**** Data records ****
Background: an optimization exercise with open tools, aiming at small area, a short achievable clock period and few clock cycles. Do not read the settings as production practice.
Only simulation tests tie the RTL to the original design; equivalence was not proved.
No activity file was given, so power comes from the tool's default toggle rates.

==> flow/design.v (outline; a module is shown in full before it is edited, if it fits) <==
// module lane_regfile: 38 lines
// module lane_alu: 24 lines
// module mul_stage_a: 1353 lines
// module mul_stage_b: 247 lines
// module mul_unit: 14 lines
// module lane_unit: 43 lines
// module commit_agg: 31 lines
// module vector_unit: 135 lines
module vector_unit (
	input  wire                                 clock,
	input  wire                                 rst,
	input  wire                                 cmd_valid,
	input  wire  [2:0]                          cmd_op,
	input  wire  [vu_pkg::REG_BITS-1:0]         cmd_rd,
	input  wire  [vu_pkg::REG_BITS-1:0]         cmd_rs1,
	input  wire  [vu_pkg::REG_BITS-1:0]         cmd_rs2,
	input  wire  [vu_pkg::DATA_W-1:0]           cmd_scalar,
	input  wire  [vu_pkg::TID_W-1:0]            cmd_thread_id,
	input  wire  [vu_pkg::ISSUE_W-1:0]          cmd_issue_no,
	input  wire  [vu_pkg::NUM_LANES-1:0]        cmd_lanes,
	output logic                                cmd_ready,
	input  wire  [vu_pkg::LANE_BITS-1:0]        scalar_lane,
	input  wire  [vu_pkg::REG_BITS-1:0]         scalar_reg,
	output logic [vu_pkg::DATA_W-1:0]           scalar_data,
	output logic                                commit_req,
	output logic [vu_pkg::ISSUE_W-1:0]          commit_no,
	input  wire                                 commit_grant
);
  // ...
==> flow/run.sh <==
#!/bin/bash
# synth_recipe.tcl (not shown) runs the flow's synth.tcl, then flattens the netlist and writes it again
# the make line also repeats each setting of config.mk as NAME=value (left out here)
make -C /OpenROAD-flow-scripts/flow DESIGN_CONFIG=/design/flow/config.mk WORK_HOME=/design/flow/orfs CLKGATE_MAP_FILE= SYNTH_SCRIPT=/design/flow/synth_recipe.tcl finish
==> flow/config.mk <==
export PLATFORM = sky130hd
export DESIGN_NAME = vector_unit
export DESIGN_NICKNAME = vector_unit
export VERILOG_FILES = /design/flow/design.v
export SDC_FILE = /design/flow/constraint.sdc
export NUM_CORES = 4
export LEC_CHECK = 0
export ABC_CLOCK_PERIOD_IN_PS = 3000
export CAP_MARGIN = 20
export CORE_MARGIN = 2
export CORE_UTILIZATION = 40
export PLACE_DENSITY = 0.6
export SETUP_SLACK_MARGIN = 3.9
export SLEW_MARGIN = 20
==> flow/constraint.sdc <==
create_clock -name core_clock -period 10.0 [get_ports {clock}]
set_input_delay 2.0000 -clock core_clock [delete_from_list [all_inputs] [get_ports {clock}]]
set_output_delay 2.0000 -clock core_clock [all_outputs]
set_load 0.01 [all_outputs]
==> metrics.md, run 1 <==
| Metric | Value |
|---|---|
| Status | `finished clean` |
| DP Wirelength | `403000 um` |
| Vias in the first global route | `93600` |
| Highest routed layer | `met5` |
| Clock sinks | `1361` |
| Tap Count | `3366` |
| Num CTS Buffers | `162` |
| CTS Buffer Depth | `3` |
| Asr flop ratio synth | `0%` |
| Placed Instances | `13300` |
| Post-synthesis register bit count | `1361` |
| Post-Syn Area per Cell | `9.78 um2` |
| Slowest CP cell | `o21ai_1` |
| CTS hold repair buffers | `0` |
| Reg2reg setup slack | `3.70 ns` |
| R2R depth | `11` |
| Placed Area | `107000 um2` |
| CP endpoint | `g_mul[0].mul_i.s_q[102]` |
| Post-route clock skew | `0.0827 ns` |
| Met3 WL | `99200 um` |
| CP Capture Type | `flop` |
| Crit-path cells | `buf_4, buf_12, a22oi_1, nand4_1, o21ai_1, o22ai_1, nor2_1, fa_1, inv_1, fa_1, fa_1` |
| Most frequent cells in the layout | `a22oi_1, edfxtp_1, o21ai_0, a21oi_1, inv_1` |
| Gr ovfl total | `0` |
| I/O Buffers | `106` |
| Seq/Total Area, Yosys | `37.2%` |
| Top power group | `combinational cells` |
| Met3 usage | `19.3%` |
| Crit path launch | `ex_sel1[3]` |
| Syn Inst Count | `10400` |
| Vias per cell | `7.44` |
| M1 wire length | `212000 um` |
| Fin nets | `11100` |
| Fraction of the mapped netlist area in simple logic gates | `8.24%` |
| Hold WS | `0.463 ns` |
| Syn. warnings | `9` |
| Clock Latency Late Sink | `0.87 ns` |
| Via count | `103000` |
| Top Usage Layer GRT | `met2` |
Testbench counts, summed over its fixed seeds: cycles 3,985.
==> inputs of run 2 (changes only) <==
==> flow/flow/run.sh (new file) <==
#!/bin/bash
# The standard layout (standard.sh, all steps), except that the port
# buffers placed at global placement are plain buffers (buf_6) rather than
# the delay-type buffer the flow picks by default. Every port still gets
# its buffer. The flow's output goes to standard.log.
set -e
line='export BUFFER_PORTS_ARGS = -buffer_cell sky130_fd_sc_hd__buf_6'
for cfg in "$FLOW_CONFIG" config.mk; do
	if [ -n "$cfg" ] && [ -f "$cfg" ] && ! grep -q BUFFER_PORTS_ARGS "$cfg"; then
		echo "$line" >> "$cfg"
	fi
done
bash standard.sh > standard.log 2>&1
==> flow/standard.sh (new file) <==
#!/bin/bash
# synth_recipe.tcl (not shown) runs the flow's synth.tcl, then flattens the netlist and writes it again
# the make line also repeats each setting of config.mk as NAME=value (left out here)
make -C /OpenROAD-flow-scripts/flow DESIGN_CONFIG=/design/flow/config.mk WORK_HOME=/design/flow/orfs CLKGATE_MAP_FILE= SYNTH_SCRIPT=/design/flow/synth_recipe.tcl "${@:-finish}"
--- a/flow/config.mk
+++ b/flow/config.mk
@@ -12,3 +12,4 @@
 export PLACE_DENSITY = 0.6
 export SETUP_SLACK_MARGIN = 3.9
 export SLEW_MARGIN = 20
+export BUFFER_PORTS_ARGS = -buffer_cell sky130_fd_sc_hd__buf_6
removed: flow/run.sh
==> run 2 against run 1 <==
Effect of this change: still clean on timing, DRC and antenna; sequential cell count stayed put; first-iteration DRC count rose by 6.9%; power decreased by 2.8%; combinational power fell by 4%; via count down 1.2%; setup slack improved by 0.084 ns; critical path type is now in2out; highest routed layer unchanged.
****
# Exercise details
Set down, exactly as they appear above, all lines from the one that has "Most frequent cells" down to the one that has "Via count |", including those two and no others.

# Solution
| Most frequent cells in the layout | `a22oi_1, edfxtp_1, o21ai_0, a21oi_1, inv_1` |
| Gr ovfl total | `0` |
| I/O Buffers | `106` |
| Seq/Total Area, Yosys | `37.2%` |
| Top power group | `combinational cells` |
| Met3 usage | `19.3%` |
| Crit path launch | `ex_sel1[3]` |
| Syn Inst Count | `10400` |
| Vias per cell | `7.44` |
| M1 wire length | `212000 um` |
| Fin nets | `11100` |
| Fraction of the mapped netlist area in simple logic gates | `8.24%` |
| Hold WS | `0.463 ns` |
| Syn. warnings | `9` |
| Clock Latency Late Sink | `0.87 ns` |
| Via count | `103000` |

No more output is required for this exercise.